AIM OF THE EXERCISE – Lines from the top of the listing down to the one with "cells by family", inclusive, are to be copied exactly.
-- Opening Marker --
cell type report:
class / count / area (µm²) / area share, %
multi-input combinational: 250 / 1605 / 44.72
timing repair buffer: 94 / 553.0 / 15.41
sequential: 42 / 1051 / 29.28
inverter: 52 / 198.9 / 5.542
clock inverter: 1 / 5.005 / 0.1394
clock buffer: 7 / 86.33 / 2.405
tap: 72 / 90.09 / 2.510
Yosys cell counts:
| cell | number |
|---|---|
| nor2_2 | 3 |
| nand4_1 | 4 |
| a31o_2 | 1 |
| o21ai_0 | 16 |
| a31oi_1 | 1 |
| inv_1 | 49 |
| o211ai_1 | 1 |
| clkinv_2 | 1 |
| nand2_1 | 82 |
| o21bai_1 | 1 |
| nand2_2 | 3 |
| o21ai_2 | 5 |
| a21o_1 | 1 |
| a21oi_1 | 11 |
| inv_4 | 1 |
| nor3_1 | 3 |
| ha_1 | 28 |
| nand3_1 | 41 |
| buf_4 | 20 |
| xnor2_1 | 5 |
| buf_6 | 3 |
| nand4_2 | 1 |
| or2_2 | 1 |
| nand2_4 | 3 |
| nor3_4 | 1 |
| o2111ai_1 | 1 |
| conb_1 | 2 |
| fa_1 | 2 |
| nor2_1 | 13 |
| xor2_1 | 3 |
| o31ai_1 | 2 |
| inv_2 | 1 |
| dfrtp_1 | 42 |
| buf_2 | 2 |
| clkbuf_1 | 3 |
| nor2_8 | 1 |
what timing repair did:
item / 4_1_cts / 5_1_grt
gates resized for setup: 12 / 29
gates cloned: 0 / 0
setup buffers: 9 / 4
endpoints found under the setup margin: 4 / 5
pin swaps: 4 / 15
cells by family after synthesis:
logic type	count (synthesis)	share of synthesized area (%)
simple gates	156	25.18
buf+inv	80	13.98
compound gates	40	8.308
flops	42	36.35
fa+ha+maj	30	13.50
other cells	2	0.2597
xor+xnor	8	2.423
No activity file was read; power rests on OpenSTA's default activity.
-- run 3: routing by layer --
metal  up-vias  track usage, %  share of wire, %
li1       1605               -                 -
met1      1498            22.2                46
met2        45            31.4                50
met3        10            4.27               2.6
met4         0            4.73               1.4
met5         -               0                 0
### config.mk
export PLATFORM = sky130hd
export DESIGN_NAME = elcc_top
export DESIGN_NICKNAME = d
export VERILOG_FILES = /design/src/hw/elcc_link_engine.v /design/src/hw/elcc_top.v
export VERILOG_INCLUDE_DIRS = /design/src /design/src/hw
export SDC_FILE = /design/constraint.sdc
export NUM_CORES = 2
export LEC_CHECK = 0
export ABC_CLOCK_PERIOD_IN_PS = 8450
export BUFFER_PORTS_ARGS = -buffer_cell sky130_fd_sc_hd__buf_4
export CORE_MARGIN = 3
export CORE_UTILIZATION = 50
export CTS_CLUSTER_DIAMETER = 150
export DETAILED_ROUTE_END_ITERATION = 8
export PLACE_DENSITY = 0.67
export SYNTH_ARGS = -nofsm -noshare
export SYNTH_HDL_FRONTEND = slang
export SYNTH_SLANG_ARGS = --single-unit
### constraint.sdc
create_clock -name REF_CLK_IN -period 8.45 [get_ports REF_CLK_IN]
set_clock_uncertainty 0.2 [all_clocks]
set_input_delay 2.535 -clock REF_CLK_IN [delete_from_list [all_inputs] [get_ports REF_CLK_IN]]
set_output_delay 2.535 -clock REF_CLK_IN [all_outputs]
set_load 0.01 [all_outputs]
File: src/hdl/gsp_consts.vh
// constants for the special-function I/O port: offsets, fields, resets
// Operation
// - dma_signal_config register configures DMA request/acknowledge pin functions.
// - optional 3-tap input filter per configured special-function signal.
// - per-signal polarity bit; software must match attached signal.
// - each external interrupt selects level, rising or falling detection.
// - edge mode sets pending bit on chosen edge until software clears.
// - writing one to a pending bit clears it; zero leaves it.
// - level mode passes conditioned level straight to controller, no latch.
// - two data registers cover pins 0-31 and 32-63, one bit each.
// - drive bit one selects open-drain, zero selects push-pull output.
// - six external interrupt lines numbered 0 to 5 go out.
// - mux bit zero selects peripheral signal, one selects GPIO; resets zero.
`ifndef GSP_CONSTS_VH
`define GSP_CONSTS_VH
`define GSP_ADDR_W 32
`define GSP_OFF_DMA_CFG 32'hf003_0010
`define GSP_OFF_EXT_CFG 32'hf003_0014
`define GSP_OFF_EXT_PND 32'hf003_0018
`define GSP_OFF_DATA_LO 32'hf003_001c
`define GSP_OFF_DATA_HI 32'hf003_0020
`define GSP_OFF_DRV_LO 32'hf003_0024
`define GSP_OFF_DRV_HI 32'hf003_0028
`define GSP_OFF_MUX 32'hf003_002c
`define GSP_RST_ZERO 32'h0000_0000
// dma_signal_config: per dma signal i (0..7) a nibble at 4*i
// ext_interrupt_config: per line i (0..5) a nibble at 4*i, active low at bit 24+i
`define GSP_FLD_W 4
`define GSP_FLD_EN 0
`define GSP_FLD_FILT 1
`define GSP_FLD_POL 2
`define GSP_FLD_MODE 2
`define GSP_EXT_POL_BASE 24
`define GSP_MODE_LEVEL 2'b00
`define GSP_MODE_RISE 2'b01
`define GSP_MODE_FALL 2'b10
`define GSP_FILT_TAPS 3
`endif

File: src/hdl/gsp_cond.v
// one conditioned special-function input: optional 3-tap filter then polarity
module gsp_cond (
    // clock and reset
    input wire clk,
    input wire reset,
    // control
    input wire filt_en,
    input wire active_low,
    // pin side
    input wire pin_in,
    // conditioned level, active high
    output reg cond_ff
);
`include "gsp_consts.vh"
    reg [`GSP_FILT_TAPS-1:0] tap_ff;
    reg filt_ff;
    reg nxt_filt;
    always @* begin
        nxt_filt = filt_ff;
        if (&tap_ff)
            nxt_filt = 1'b1;
        else if (~|tap_ff)
            nxt_filt = 1'b0;
    end
    always @(posedge clk or posedge reset) begin
        if (reset) begin
            tap_ff <= {`GSP_FILT_TAPS{1'b0}};
            filt_ff <= 1'b0;
            cond_ff <= 1'b0;
        end else begin
            tap_ff <= {tap_ff[`GSP_FILT_TAPS-2:0], pin_in};
            filt_ff <= nxt_filt;
            cond_ff <= (filt_en ? nxt_filt : tap_ff[0]) ^ active_low;
        end
    end
endmodule // gsp_cond

File: src/hdl/gsp_port.v
// special-function gpio port: register file, pin drive, dma and interrupt inputs
module gsp_port #(
    parameter NUM_DMA = 8,
    parameter NUM_EXT = 6
) (
    // clock and reset
    input wire clk,
    input wire reset,
    // register port
    input wire [31:0] addr,
    input wire [31:0] wdata,
    input wire wr,
    input wire rd,
    output reg [31:0] rdata_ff,
    // pins
    input wire [63:0] pin_in,
    output reg [63:0] pin_out_ff,
    output reg [63:0] pin_oe_ff,
    // peripheral side of shared pins
    input wire [63:0] periph_out,
    input wire [63:0] periph_oe,
    output reg [63:0] periph_in_ff,
    // dma request/acknowledge pins, as indices into pin_in
    output reg [NUM_DMA-1:0] dma_req_ff,
    // interrupt controller
    output reg [NUM_EXT-1:0] ext_irq_ff
);
`include "gsp_consts.vh"
    localparam [5:0] DMA_PIN_BASE = 6'd14;
    localparam [5:0] EXT_PIN_BASE = 6'd8;

    reg [31:0] dma_cfg_ff;
    reg [31:0] ext_cfg_ff;
    reg [NUM_EXT-1:0] pend_ff;
    reg [31:0] data_lo_ff;
    reg [31:0] data_hi_ff;
    reg [31:0] drv_lo_ff;
    reg [31:0] drv_hi_ff;
    reg [31:0] mux_ff;
    reg [NUM_EXT-1:0] ext_prev_ff;
    reg [NUM_EXT-1:0] nxt_pend;
    reg [NUM_EXT-1:0] nxt_irq;
    reg [31:0] nxt_rdata;
    reg [63:0] nxt_out;
    reg [63:0] nxt_oe;
    wire [NUM_DMA-1:0] dma_cond;
    wire [NUM_EXT-1:0] ext_cond;
    wire [63:0] data_all;
    wire [63:0] drv_all;
    wire [63:0] gpio_sel;
    reg [NUM_EXT-1:0] clr_mask;
    reg [NUM_DMA-1:0] nxt_dma;
    wire [NUM_EXT-1:0] rise_evt;
    wire [NUM_EXT-1:0] fall_evt;
    integer i_irq;
    integer i_pin;
    integer i_dma;

    // a write strobe aimed at one register offset
    function wr_hit;
        input wr_en;
        input [31:0] a;
        input [31:0] off;
        begin
            wr_hit = wr_en && (a == off);
        end
    endfunction

    function [1:0] ext_mode;
        input [31:0] cfg;
        input integer idx;
        begin
            ext_mode = cfg[idx*`GSP_FLD_W+`GSP_FLD_MODE +: 2];
        end
    endfunction

    function fld_bit;
        input [31:0] cfg;
        input integer idx;
        input integer pos;
        begin
            fld_bit = cfg[idx*`GSP_FLD_W+pos];
        end
    endfunction

    assign data_all = {data_hi_ff, data_lo_ff};
    assign drv_all = {drv_hi_ff, drv_lo_ff};
    // edges of the conditioned level against the last cycle
    assign rise_evt = ext_cond & ~ext_prev_ff;
    assign fall_evt = ~ext_cond & ext_prev_ff;
    // low 32 pins always gpio here, high 32 follow the mux bits
    assign gpio_sel = {mux_ff, 32'hffff_ffff};

    genvar g;
    generate
        for (g = 0; g < NUM_DMA; g = g + 1) begin : g_dma
            wire filt_on;
            wire pol_low;
            assign filt_on = dma_cfg_ff[g*`GSP_FLD_W+`GSP_FLD_FILT];
            assign pol_low = dma_cfg_ff[g*`GSP_FLD_W+`GSP_FLD_POL];
            gsp_cond u_cond (
                .clk(clk),
                .reset(reset),
                .filt_en(filt_on),
                .active_low(pol_low),
                .pin_in(pin_in[DMA_PIN_BASE+g]),
                .cond_ff(dma_cond[g])
            );
        end
        for (g = 0; g < NUM_EXT; g = g + 1) begin : g_ext
            wire filt_on;
            wire pol_low;
            // polarity kept apart from the mode bits
            assign filt_on = ext_cfg_ff[g*`GSP_FLD_W+`GSP_FLD_FILT];
            assign pol_low = ext_cfg_ff[`GSP_EXT_POL_BASE+g];
            gsp_cond u_cond (
                .clk(clk),
                .reset(reset),
                .filt_en(filt_on),
                .active_low(pol_low),
                .pin_in(pin_in[EXT_PIN_BASE+g]),
                .cond_ff(ext_cond[g])
            );
        end
    endgenerate

    always @* begin
        clr_mask = {NUM_EXT{1'b0}};
        if (wr_hit(wr, addr, `GSP_OFF_EXT_PND))
            clr_mask = wdata[NUM_EXT-1:0];
    end

    // interrupt detection
    always @* begin
        nxt_pend = pend_ff & ~clr_mask;
        nxt_irq = {NUM_EXT{1'b0}};
        for (i_irq = 0; i_irq < NUM_EXT; i_irq = i_irq + 1) begin
            case (ext_mode(ext_cfg_ff, i_irq))
                `GSP_MODE_RISE: begin
                    // edge sets pending, set beats clear
                    if (rise_evt[i_irq])
                        nxt_pend[i_irq] = 1'b1;
                end
                `GSP_MODE_FALL: begin
                    if (fall_evt[i_irq])
                        nxt_pend[i_irq] = 1'b1;
                end
                default: begin
                    nxt_pend[i_irq] = 1'b0;
                end
            endcase
            if (!fld_bit(ext_cfg_ff, i_irq, `GSP_FLD_EN))
                nxt_irq[i_irq] = 1'b0;
            else if (ext_mode(ext_cfg_ff, i_irq) == `GSP_MODE_LEVEL)
                nxt_irq[i_irq] = ext_cond[i_irq];
            else
                nxt_irq[i_irq] = nxt_pend[i_irq];
        end
    end

    // pin drive
    always @* begin
        nxt_out = 64'h0000_0000_0000_0000;
        nxt_oe = 64'h0000_0000_0000_0000;
        for (i_pin = 0; i_pin < 64; i_pin = i_pin + 1) begin
            if (gpio_sel[i_pin]) begin
                if (drv_all[i_pin]) begin
                    nxt_out[i_pin] = 1'b0;
                    nxt_oe[i_pin] = ~data_all[i_pin];
                end else begin
                    nxt_out[i_pin] = data_all[i_pin];
                    nxt_oe[i_pin] = 1'b1;
                end
            end else begin
                nxt_out[i_pin] = periph_out[i_pin];
                nxt_oe[i_pin] = periph_oe[i_pin];
            end
        end
    end

    // register read decode
    always @* begin
        nxt_rdata = `GSP_RST_ZERO;
        if (!rd)
            nxt_rdata = `GSP_RST_ZERO;
        else if (addr == `GSP_OFF_DMA_CFG)
            nxt_rdata = dma_cfg_ff;
        else if (addr == `GSP_OFF_EXT_CFG)
            nxt_rdata = ext_cfg_ff;
        else if (addr == `GSP_OFF_EXT_PND)
            nxt_rdata = {{(32-NUM_EXT){1'b0}}, pend_ff};
        else if (addr == `GSP_OFF_DATA_LO)
            nxt_rdata = pin_in[31:0];
        else if (addr == `GSP_OFF_DATA_HI)
            nxt_rdata = pin_in[63:32];
        else if (addr == `GSP_OFF_DRV_LO)
            nxt_rdata = drv_lo_ff;
        else if (addr == `GSP_OFF_DRV_HI)
            nxt_rdata = drv_hi_ff;
        else if (addr == `GSP_OFF_MUX)
            nxt_rdata = mux_ff;
    end

    always @(posedge clk or posedge reset) begin
        if (reset) begin
            dma_cfg_ff <= `GSP_RST_ZERO;
        end else if (wr_hit(wr, addr, `GSP_OFF_DMA_CFG)) begin
            dma_cfg_ff <= wdata;
        end
    end

    always @(posedge clk or posedge reset) begin
        if (reset) begin
            ext_cfg_ff <= `GSP_RST_ZERO;
        end else if (wr_hit(wr, addr, `GSP_OFF_EXT_CFG)) begin
            ext_cfg_ff <= wdata;
        end
    end

    // writes set driven values; no documented reset, cleared for a known start
    always @(posedge clk or posedge reset) begin
        if (reset) begin
            data_lo_ff <= `GSP_RST_ZERO;
        end else if (wr_hit(wr, addr, `GSP_OFF_DATA_LO)) begin
            data_lo_ff <= wdata;
        end
    end

    always @(posedge clk or posedge reset) begin
        if (reset) begin
            data_hi_ff <= `GSP_RST_ZERO;
        end else if (wr_hit(wr, addr, `GSP_OFF_DATA_HI)) begin
            data_hi_ff <= wdata;
        end
    end

    // drive kind, pins 0 to 31
    always @(posedge clk or posedge reset) begin
        if (reset) begin
            drv_lo_ff <= `GSP_RST_ZERO;
        end else if (wr_hit(wr, addr, `GSP_OFF_DRV_LO)) begin
            drv_lo_ff <= wdata;
        end
    end

    // drive kind, pins 32 to 63
    always @(posedge clk or posedge reset) begin
        if (reset) begin
            drv_hi_ff <= `GSP_RST_ZERO;
        end else if (wr_hit(wr, addr, `GSP_OFF_DRV_HI)) begin
            drv_hi_ff <= wdata;
        end
    end

    // pins 32 to 63 start on their peripheral; pins 0 to 31 are always gpio
    always @(posedge clk or posedge reset) begin
        if (reset) begin
            mux_ff <= `GSP_RST_ZERO;
        end else if (wr_hit(wr, addr, `GSP_OFF_MUX)) begin
            mux_ff <= wdata;
        end
    end

    always @(posedge clk or posedge reset) begin
        if (reset) begin
            pend_ff <= {NUM_EXT{1'b0}};
        end else begin
            pend_ff <= nxt_pend;
        end
    end

    // edge history; a polarity change can look like an edge, so clear pending after it
    always @(posedge clk or posedge reset) begin
        if (reset) begin
            ext_prev_ff <= {NUM_EXT{1'b0}};
        end else begin
            ext_prev_ff <= ext_cond;
        end
    end

    // read data stand one cycle, zero otherwise
    always @(posedge clk or posedge reset) begin
        if (reset) begin
            rdata_ff <= `GSP_RST_ZERO;
        end else begin
            rdata_ff <= nxt_rdata;
        end
    end

    // registered pin drive
    always @(posedge clk or posedge reset) begin
        if (reset) begin
            pin_out_ff <= 64'h0000_0000_0000_0000;
            pin_oe_ff <= 64'h0000_0000_0000_0000;
        end else begin
            pin_out_ff <= nxt_out;
            pin_oe_ff <= nxt_oe;
        end
    end

    // peripherals see the pins one cycle late
    always @(posedge clk or posedge reset) begin
        if (reset) begin
            periph_in_ff <= 64'h0000_0000_0000_0000;
        end else begin
            periph_in_ff <= pin_in;
        end
    end

    // request only when the signal is enabled
    always @* begin
        nxt_dma = {NUM_DMA{1'b0}};
        for (i_dma = 0; i_dma < NUM_DMA; i_dma = i_dma + 1)
            nxt_dma[i_dma] = dma_cond[i_dma] & fld_bit(dma_cfg_ff, i_dma, `GSP_FLD_EN);
    end

    // dma requests out
    always @(posedge clk or posedge reset) begin
        if (reset) begin
            dma_req_ff <= {NUM_DMA{1'b0}};
        end else begin
            dma_req_ff <= nxt_dma;
        end
    end

    always @(posedge clk or posedge reset) begin
        if (reset) begin
            ext_irq_ff <= {NUM_EXT{1'b0}};
        end else begin
            ext_irq_ff <= nxt_irq;
        end
    end
endmodule // gsp_port

File: config.mk
export PLATFORM = sky130hd
export DESIGN_NAME = gsp_port
export DESIGN_NICKNAME = d
export VERILOG_FILES = /design/src/hdl/gsp_cond.v /design/src/hdl/gsp_port.v
export VERILOG_INCLUDE_DIRS = /design/src /design/src/hdl
export SDC_FILE = /design/constraint.sdc
export NUM_CORES = 1
export LEC_CHECK = 0
export BUFFER_PORTS_ARGS = -buffer_cell sky130_fd_sc_hd__buf_2
export CAP_MARGIN = 20
export CORE_MARGIN = 2
export CORE_UTILIZATION = 50
export CTS_CLUSTER_SIZE = 20
export DETAILED_ROUTE_END_ITERATION = 10
export PLACE_DENSITY = 0.8
export SYNTH_ARGS = -nofsm -noshare
export SYNTH_HDL_FRONTEND = slang
export SYNTH_SLANG_ARGS = --single-unit
File: constraint.sdc
create_clock -name clk -period 20.4 [get_ports clk]
set_input_delay 1.02 -clock clk [delete_from_list [all_inputs] [get_ports clk]]
set_output_delay 1.02 -clock clk [all_outputs]
set_load 0.05 [all_outputs]
Word-level counts from Yosys, hierarchy flattened

Index checks and enable logic that the tools add are counted.

Bits in registers: 544
Word-level logic and storage cells: 485
Input port bits: 260
Output and inout bits: 238

Equal/unequal tests: 20
Reduce and logical (&&, ||, !) cells: 42
Bitwise logic cells: 92
Mux-type cells: 274

Operators with widths:

| kind                                                                  | number |
|---|---|
| 32-bit 2-to-1 mux                                                     | 9 |
| 1-bit 2-to-1 mux                                                      | 258 |
| 32-bit equality test, second input constant                           | 8 |
| 1-bit NOT                                                             | 64 |
| 3-bit AND reduction                                                   | 14 |
| 3-bit OR reduction                                                    | 14 |
| 6-bit AND                                                             | 3 |
| 6-bit NOT                                                             | 3 |
| 1-bit XOR                                                             | 14 |
| 2-bit by 1-bit equality test with 1-bit output, second input constant | 6 |
| 2-bit equality test, second input constant                            | 6 |
| 2-bit logical NOT                                                     | 6 |
| 1-bit one-hot mux with 2 select lines                                 | 6 |
| 1-bit AND                                                             | 8 |
| 1-bit logical AND                                                     | 8 |
| 6-bit 2-to-1 mux                                                      | 1 |

Logic depth before layout (Yosys ltp)

Gate-level depths: netlist (run 1).

Word-level depth: 10
Mapped depth: 8
Gate-level depth less buffers: 6

By module

A second synthesis (run 1) with hierarchy kept.

Cell total of the unflattened synthesis: 1671
Area total of the unflattened synthesis: 21718.3 um^2

Modules (own cells, without submodules):

| module   | area each (um^2) | cells each | sequential area each (um^2) | times used |
|---|---|---|---|---|
| gsp_port | 19073.3          | 1433       | 11861.4                     | 1 |
| gsp_cond | 188.9            | 17         | 125.1                       | 14 |

Worst setup path before layout (run 1)

Ideal clock, no wire load.

Kind: input port to flip-flop
Start point: in addr[7]
End point: reg ext_cfg_ff[12]
Data required time: 20275 ps
Cell stages on the path: 5
Slack: 17531 ps
Library setup time: 125 ps
Path buffers: 1
Arrival: 2744 ps
Cells stage by stage: or4b_4 -> or2_4 -> nor4_4 -> buf_6 -> mux2_2

Word-level cells in the longest chain between the ends: 2

RTL lines:

| element                | RTL line       | source |
|---|---|---|
| start: declaration     | gsp_port.v:10  | `input wire [31:0] addr,` |
| 32-bit equality test   | gsp_port.v:65  | `wr_hit = wr_en && (a == off);` |
| 1-bit logical AND      | gsp_port.v:65  |  |
| end signal: assignment | gsp_port.v:214 | `` ext_cfg_ff <= `GSP_RST_ZERO; `` |
| end signal: assignment | gsp_port.v:216 | `ext_cfg_ff <= wdata;` |
| end: declaration       | gsp_port.v:33  | `reg [31:0] ext_cfg_ff;` |

No other way between the ends.
A chain may end at the register's enable or synchronous reset.

Worst setup path in the final report (run 1)

Start point: in addr[3]
End point: reg mux_ff[25]

Word-level cells in the longest chain between the ends: 2

RTL lines:

| element                | RTL line       | source |
|---|---|---|
| 32-bit equality test   | gsp_port.v:65  |  |
| 1-bit logical AND      | gsp_port.v:65  |  |
| end signal: assignment | gsp_port.v:258 | `` mux_ff <= `GSP_RST_ZERO; `` |
| end signal: assignment | gsp_port.v:260 | `mux_ff <= wdata;` |
| end: declaration       | gsp_port.v:39  | `reg [31:0] mux_ff;` |

No other way between the ends.

==> results of run 1 <==
where the power goes:
| part | switching (uW) | internal (uW) | leakage (uW) |
|---|---|---|---|
| combinational | 117 | 39.9 | 0.00509 |
| clock | 417 | 607 | 0.000928 |
| sequential | 9.24 | 1070 | 0.00671 |
layout make-up:
type                       count  area share, %
antenna                        1        0.00977
clock buffer                  74           6.17
clock inverter                28           1.11
inverter                      64          0.967
multi-input combinational    910           27.8
sequential                   530           51.8
tap                          539           2.63
timing repair buffer         458           9.49
logic make-up (layout without fill, tap and decap cells):
group | after synthesis | count (layout) | synth area share, %
buffers and inverters | 148 | 624 | 3.50
AOI/OAI and AO/OA | 297 | 297 | 9.36
xor gates and xnor gates | 14 | 14 | 0.582
muxes | 273 | 273 | 15.1
other | 0 | 1 | 0
and+or+nand+nor | 314 | 314 | 7.88
DFF | 530 | 530 | 62.9
adders and majority gates | 12 | 12 | 0.712
worst max path at each step:
stage | from | endpoint | slack, ps | cells past startpoint
after CTS | addr[9] | drv_lo_ff[0] | 16330 | 7
after floorplan | reset | data_hi_ff[0] | 4570 | 1
after global routing | addr[3] | mux_ff[25] | 16450 | 8
final | addr[3] | mux_ff[25] | 16490 | 8
after global placement | addr[21] | drv_lo_ff[5] | 15850 | 7
after detailed placement | addr[9] | drv_lo_ff[0] | 15700 | 7
registers in the layout, indices dropped and copies added, names as in the netlist, 8 cells and up:
| signal | count |
|---|---|
| data_hi_ff | 32 |
| data_lo_ff | 32 |
| dma_cfg_ff | 32 |
| dma_req_ff | 8 |
| drv_hi_ff | 32 |
| drv_lo_ff | 32 |
| ext_cfg_ff | 32 |
| g_dma.u_cond.cond_ff | 8 |
| g_dma.u_cond.filt_ff | 8 |
| g_dma.u_cond.tap_ff | 24 |
| g_ext.u_cond.tap_ff | 12 |
| mux_ff | 32 |
| periph_in_ff | 56 |
| pin_oe_ff | 64 |
| pin_out_ff | 64 |
| rdata_ff | 32 |
metal layers:
layer / track usage (%) / wire (um) / vias to the layer above
li1: - / - / 6514
met1: 36.0 / 24500 / 7527
met2: 43.0 / 28200 / 625
met3: 6.12 / 4610 / 133
met4: 10.4 / 1860 / 2
met5: 0 / 10 / -
critical path, cell delays in order:
cell,delay [ps]
buf_4,450
buf_4,590
and2_2,280
buf_4,600
nand2_1,210
nor2_4,150
buf_4,540
mux2_2,410
cell usage in the layout (no fill, tap or decap), types with 34 or more instances in the layout:
| cell type | n |
|---|---|
| nor2_1 | 58 |
| nor2b_1 | 37 |
| mux2i_1 | 52 |
| buf_2 | 431 |
| nand3b_1 | 34 |
| dfrtp_1 | 530 |
| clkbuf_16 | 57 |
| nand2_1 | 95 |
| inv_1 | 63 |
| o21ai_0 | 111 |
| mux2_2 | 182 |
| a31oi_1 | 36 |
| a21oi_1 | 37 |
through the flow:
step                setup WS [ps]  cell area (um2)  std cells
global placement            15850            23700       2498
global route                16450            25600       2603
detailed placement          15700            23700       2499
CTS                         16330            25600       2601
finish                      16490            25600       2604
floorplan                    4570            21100       1588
-- Closing Marker --
EXERCISE OUTPUT –
cell type report:
class / count / area (µm²) / area share, %
multi-input combinational: 250 / 1605 / 44.72
timing repair buffer: 94 / 553.0 / 15.41
sequential: 42 / 1051 / 29.28
inverter: 52 / 198.9 / 5.542
clock inverter: 1 / 5.005 / 0.1394
clock buffer: 7 / 86.33 / 2.405
tap: 72 / 90.09 / 2.510
Yosys cell counts:
| cell | number |
|---|---|
| nor2_2 | 3 |
| nand4_1 | 4 |
| a31o_2 | 1 |
| o21ai_0 | 16 |
| a31oi_1 | 1 |
| inv_1 | 49 |
| o211ai_1 | 1 |
| clkinv_2 | 1 |
| nand2_1 | 82 |
| o21bai_1 | 1 |
| nand2_2 | 3 |
| o21ai_2 | 5 |
| a21o_1 | 1 |
| a21oi_1 | 11 |
| inv_4 | 1 |
| nor3_1 | 3 |
| ha_1 | 28 |
| nand3_1 | 41 |
| buf_4 | 20 |
| xnor2_1 | 5 |
| buf_6 | 3 |
| nand4_2 | 1 |
| or2_2 | 1 |
| nand2_4 | 3 |
| nor3_4 | 1 |
| o2111ai_1 | 1 |
| conb_1 | 2 |
| fa_1 | 2 |
| nor2_1 | 13 |
| xor2_1 | 3 |
| o31ai_1 | 2 |
| inv_2 | 1 |
| dfrtp_1 | 42 |
| buf_2 | 2 |
| clkbuf_1 | 3 |
| nor2_8 | 1 |
what timing repair did:
item / 4_1_cts / 5_1_grt
gates resized for setup: 12 / 29
gates cloned: 0 / 0
setup buffers: 9 / 4
endpoints found under the setup margin: 4 / 5
pin swaps: 4 / 15
cells by family after synthesis:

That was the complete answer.